The trial has produced some uncomfortable moments for Google, particularly when rival executives testified about ongoing issues. PubMatic CEO Rajeev Goel described an eight-month delay in fixing a "bug" that prevents Google's advertiser tools from buying inventory through his exchange - coincidentally benefiting Google's own AdX platform. "Assuming that's true," Goel said diplomatically, "Google still stands to make more money if it deprioritizes a fix."
More revealing was testimony from WikiHow CEO Elizabeth Douglas, who described Google as both "tormentor and savior." While Google's ad tech tools help WikiHow survive what she called an "AI apocalypse," the company's AI Overviews in search results simultaneously reduce traffic to her site by keeping users from clicking through to original content. This complicated relationship illustrates how Google's market dominance spans multiple industries simultaneously.
The competitive landscape has evolved dramatically since the initial ad tech investigation began. French regulators already tried forcing Google to open its ad systems with minimal success, providing a real-world test case for behavioral remedies. Equativ CEO Arnaud Creput testified that France's three-year remedies period "had no impact at all" on publisher ad server competition - a cautionary tale that strengthens the DOJ's case for structural solutions.
Judge Brinkema's questions have telegraphed her concerns about remedy effectiveness. She's pressed both sides on monitoring mechanisms, asking what kind of committee should oversee compliance and warning about potential conflicts of interest. "That is part of the key of making whatever the final remedy is work," she noted, highlighting judicial awareness that antitrust victories mean little without enforceable solutions.
The economic implications extend far beyond Google's balance sheet. The company's witnesses warned that breaking up integrated ad systems could accelerate advertiser flight from open web display advertising toward closed platforms like Amazon and Meta. This argument resonates with publishers who worry that remedy-induced disruption could hurt their revenue streams even if it increases competition.
But Google's monopoly defense contains inherent contradictions. Economic expert Andres Lerner admitted that Google would have maintained "monopoly power" even without anticompetitive conduct, raising questions about whether the company deserves to keep advantages gained through illegal behavior. Judge Brinkema called this reasoning "inconsistent," noting tension between allowing continued monopoly power while claiming to restore competition.
The trial's outcome will establish precedent for how courts handle Big Tech breakups in an era of complex, interconnected platforms.
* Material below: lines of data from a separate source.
### src/rtl/rqid_dpath.sv
// Datapath for the request queue: circular entry memory, pointers, count,
// compaction sweep for take-by-id and the result register. Depends on rqid_pkg.
module rqid_dpath import rqid_pkg::*; #(
  parameter int QUEUE_DEPTH     = QUEUE_DEPTH_DEF,
  parameter int REQUESTER_COUNT = REQUESTER_COUNT_DEF
) (
  input  logic                               clk,
  input  logic                               rst,
  input  logic [CMD_W-1:0]                   cmd_in,
  input  logic [$clog2(REQUESTER_COUNT)-1:0] requester,
  input  logic                               read_flag,
  input  logic [ADDR_W-1:0]                  req_address,
  input  logic [DATA_W-1:0]                  req_data,
  input  dp_cmd_t                            cmd,
  output dp_stat_t                           stat,
  output logic [STATUS_W-1:0]                status,
  output logic [$clog2(REQUESTER_COUNT)-1:0] out_requester,
  output logic                               out_read_flag,
  output logic [ADDR_W-1:0]                  out_address,
  output logic [DATA_W-1:0]                  out_data,
  output logic [$clog2(QUEUE_DEPTH+1)-1:0]   occupancy
);

  localparam int ID_W    = $clog2(REQUESTER_COUNT);
  localparam int PTR_W   = $clog2(QUEUE_DEPTH);
  localparam int CNT_W   = $clog2(QUEUE_DEPTH + 1);
  localparam int ENT_W   = ID_W + 1 + ADDR_W + DATA_W;
  localparam int RF_BIT  = ADDR_W + DATA_W;
  localparam int ID_LSB  = RF_BIT + 1;

  logic [ENT_W-1:0]    mem [QUEUE_DEPTH];
  logic [ENT_W-1:0]    rd_q;

  logic [CMD_W-1:0]    req_cmd;
  logic [ENT_W-1:0]    req_ent;

  logic [PTR_W-1:0]    head;
  logic [CNT_W-1:0]    count;
  logic [PTR_W-1:0]    rd_ptr;
  logic [PTR_W-1:0]    wr_ptr;
  logic [CNT_W-1:0]    rd_left;
  logic [CNT_W-1:0]    kept;
  logic                rd_vld;
  logic                hit;

  logic [STATUS_W-1:0] res_status;
  logic [ENT_W-1:0]    res_entry;

  logic [CNT_W:0]      tail_sum;
  logic [CNT_W:0]      tail_wrap;
  logic [PTR_W-1:0]    tail;
  logic                rd_en;
  logic [PTR_W-1:0]    rd_addr;
  logic                keep_rd;
  logic                wr_en;
  logic [PTR_W-1:0]    wr_addr;
  logic [ENT_W-1:0]    wr_data;

  function automatic logic [PTR_W-1:0] ptr_inc(input logic [PTR_W-1:0] p);
    ptr_inc = (p == PTR_W'(QUEUE_DEPTH - 1)) ? '0 : p + 1'b1;
  endfunction

  assign tail_sum  = (CNT_W+1)'(head) + (CNT_W+1)'(count);
  assign tail_wrap = (tail_sum >= (CNT_W+1)'(QUEUE_DEPTH)) ?
                     tail_sum - (CNT_W+1)'(QUEUE_DEPTH) : tail_sum;
  assign tail      = tail_wrap[PTR_W-1:0];

  assign keep_rd = rd_vld && (rd_q[ENT_W-1:ID_LSB] != req_ent[ENT_W-1:ID_LSB]);
  assign rd_en   = cmd.pop_rd || (cmd.sweep_step && (rd_left != '0));
  assign rd_addr = cmd.pop_rd ? head : rd_ptr;
  assign wr_en   = cmd.push_wr || (cmd.sweep_step && keep_rd);
  assign wr_addr = cmd.push_wr ? tail : wr_ptr;
  assign wr_data = cmd.push_wr ? req_ent : rd_q;

  assign stat.op         = req_cmd;
  assign stat.empty      = (count == '0);
  assign stat.full       = (count == CNT_W'(QUEUE_DEPTH));
  assign stat.sweep_done = (rd_left == '0) && !rd_vld;

  // entry memory, one write and one registered read port
  always_ff @(posedge clk) begin
    if (wr_en) begin
      mem[wr_addr] <= wr_data;
    end
    if (rd_en) begin
      rd_q <= mem[rd_addr];
    end
  end

  always_ff @(posedge clk) begin
    if (rst) begin
      head   <= '0;
      count  <= '0;
      rd_vld <= 1'b0;
    end else begin
      if (cmd.push_wr) begin
        count <= count + 1'b1;
      end
      if (cmd.pop_fin) begin
        head  <= ptr_inc(head);
        count <= count - 1'b1;
      end
      if (cmd.sweep_fin) begin
        count <= kept;
      end
      if (cmd.sweep_init) begin
        rd_vld <= 1'b0;
      end else if (cmd.sweep_step) begin
        rd_vld <= (rd_left != '0);
      end
    end
  end

  always_ff @(posedge clk) begin
    if (cmd.load_req) begin
      req_cmd <= cmd_in;
      req_ent <= {requester, read_flag, req_address, req_data};
    end
    if (cmd.sweep_init) begin
      rd_ptr    <= head;
      wr_ptr    <= head;
      rd_left   <= count;
      kept      <= '0;
      hit       <= 1'b0;
      res_entry <= '0;
    end
    if (cmd.sweep_step) begin
      if (rd_left != '0) begin
        rd_ptr  <= ptr_inc(rd_ptr);
        rd_left <= rd_left - 1'b1;
      end
      if (keep_rd) begin
        wr_ptr <= ptr_inc(wr_ptr);
        kept   <= kept + 1'b1;
      end else if (rd_vld && !hit) begin
        hit       <= 1'b1;
        res_entry <= rd_q;
      end
    end
    if (cmd.sweep_fin) begin
      res_status <= hit ? STATUS_OK : STATUS_MISS;
    end
    if (cmd.res_set) begin
      res_status <= cmd.res_status;
      res_entry  <= '0;
    end
    if (cmd.pop_fin) begin
      res_status <= STATUS_OK;
      res_entry  <= rd_q;
    end
    if (cmd.out_load) begin
      status        <= res_status;
      out_requester <= res_entry[ENT_W-1:ID_LSB];
      out_read_flag <= res_entry[RF_BIT];
      out_address   <= res_entry[RF_BIT-1:DATA_W];
      out_data      <= res_entry[DATA_W-1:0];
      occupancy     <= count;
    end
  end

  a_push_count: assert property (@(posedge clk) disable iff (rst)
    cmd.push_wr |=> count == CNT_W'($past(count) + 1'b1))
    else $error("push did not advance count");

  a_pop_count: assert property (@(posedge clk) disable iff (rst)
    cmd.pop_fin |=> count == CNT_W'($past(count) - 1'b1))
    else $error("pop did not reduce count");

  a_sweep_bound: assert property (@(posedge clk) disable iff (rst)
    cmd.sweep_step |-> ((CNT_W+1)'(kept) + (CNT_W+1)'(rd_left) + (CNT_W+1)'(rd_vld))
                       <= (CNT_W+1)'(count))
    else $error("sweep write side ran ahead of read side");

  a_sweep_shrink: assert property (@(posedge clk) disable iff (rst)
    cmd.sweep_fin |=> count <= $past(count))
    else $error("take grew the queue");

endmodule

### src/rtl/request_queue_with_id_extract.sv
// Request queue with pop-oldest and take-oldest-by-requester (purging all its entries).
// Push, command code 3 and pop on an empty queue go through decode and finish.
// Pop adds a read wait state before finish. Take adds a compaction sweep over the
// queued entries, one entry per cycle over the single-read-port memory.
// A result held by out_stall delays the next request until it is taken.
// Synchronous active-high reset empties the queue; entry storage is not cleared.
module request_queue_with_id_extract import rqid_pkg::*; #(
  parameter int QUEUE_DEPTH     = QUEUE_DEPTH_DEF,
  parameter int REQUESTER_COUNT = REQUESTER_COUNT_DEF
) (
  input  logic                               clk,
  input  logic                               rst,
  input  logic                               in_valid,
  output logic                               in_stall,
  input  logic [CMD_W-1:0]                   cmd,
  input  logic [$clog2(REQUESTER_COUNT)-1:0] requester,
  input  logic                               read_flag,
  input  logic [ADDR_W-1:0]                  req_address,
  input  logic [DATA_W-1:0]                  req_data,
  output logic                               out_valid,
  input  logic                               out_stall,
  output logic [STATUS_W-1:0]                status,
  output logic [$clog2(REQUESTER_COUNT)-1:0] out_requester,
  output logic                               out_read_flag,
  output logic [ADDR_W-1:0]                  out_address,
  output logic [DATA_W-1:0]                  out_data,
  output logic [$clog2(QUEUE_DEPTH+1)-1:0]   occupancy
);

  dp_cmd_t  dp_cmd;
  dp_stat_t dp_stat;

  rqid_ctrl u_ctrl (
    .clk       (clk),
    .rst       (rst),
    .in_valid  (in_valid),
    .in_stall  (in_stall),
    .out_valid (out_valid),
    .out_stall (out_stall),
    .stat      (dp_stat),
    .cmd       (dp_cmd)
  );

  rqid_dpath #(
    .QUEUE_DEPTH     (QUEUE_DEPTH),
    .REQUESTER_COUNT (REQUESTER_COUNT)
  ) u_dpath (
    .clk           (clk),
    .rst           (rst),
    .cmd_in        (cmd),
    .requester     (requester),
    .read_flag     (read_flag),
    .req_address   (req_address),
    .req_data      (req_data),
    .cmd           (dp_cmd),
    .stat          (dp_stat),
    .status        (status),
    .out_requester (out_requester),
    .out_read_flag (out_read_flag),
    .out_address   (out_address),
    .out_data      (out_data),
    .occupancy     (occupancy)
  );

endmodule
### config.mk
export PLATFORM = sky130hd
export DESIGN_NAME = request_queue_with_id_extract
export DESIGN_NICKNAME = d
export VERILOG_FILES = /design/src/rtl/rqid_pkg.sv /design/src/rtl/rqid_ctrl.sv /design/src/rtl/rqid_dpath.sv /design/src/rtl/request_queue_with_id_extract.sv
export SDC_FILE = /design/constraint.sdc
export NUM_CORES = 2
export LEC_CHECK = 0
export BUFFER_PORTS_ARGS = -buffer_cell sky130_fd_sc_hd__buf_2
export CAP_MARGIN = 20
export CELL_PAD_IN_SITES_DETAIL_PLACEMENT = 1
export CELL_PAD_IN_SITES_GLOBAL_PLACEMENT = 1
export CORE_MARGIN = 4
export CORE_UTILIZATION = 50
export CTS_BUF_LIST = sky130_fd_sc_hd__clkbuf_8
export CTS_CLUSTER_SIZE = 30
export DETAILED_ROUTE_END_ITERATION = 7
export HOLD_SLACK_MARGIN = 0.02
export PLACE_DENSITY_LB_ADDON = 0.1
export RECOVER_POWER = 25
export SLEW_MARGIN = 20
export SYNTH_ARGS = -nofsm -noshare
export SYNTH_HDL_FRONTEND = slang
export SYNTH_SLANG_ARGS = --single-unit
### constraint.sdc
create_clock -name clk -period 8.3 [get_ports clk]
set_input_delay 0.415 -clock clk [delete_from_list [all_inputs] [get_ports clk]]
set_output_delay 0.415 -clock clk [all_outputs]
set_load 0.02 [all_outputs]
Unlike the clear structural separations of past antitrust cases like AT&T's breakup, modern tech monopolies involve software integrations that resist clean division.
As closing arguments approach on November 17th, both sides face uncertain terrain. Google must convince Judge Brinkema that technical complexity outweighs antitrust violations, while the DOJ needs to prove that only structural remedies can restore competition to markets Google has dominated for over a decade. The judge's settlement preference suggests neither side has achieved decisive advantage yet.
Judge Brinkema's preference for settlement reflects the genuine complexity of dismantling Google's ad tech empire through judicial decree. While the DOJ has proven illegal monopolization, translating that victory into workable remedies remains the ultimate challenge. Whether through negotiated agreement or court order, any solution must balance competitive restoration with technical reality - a puzzle that will define antitrust enforcement in the platform economy era.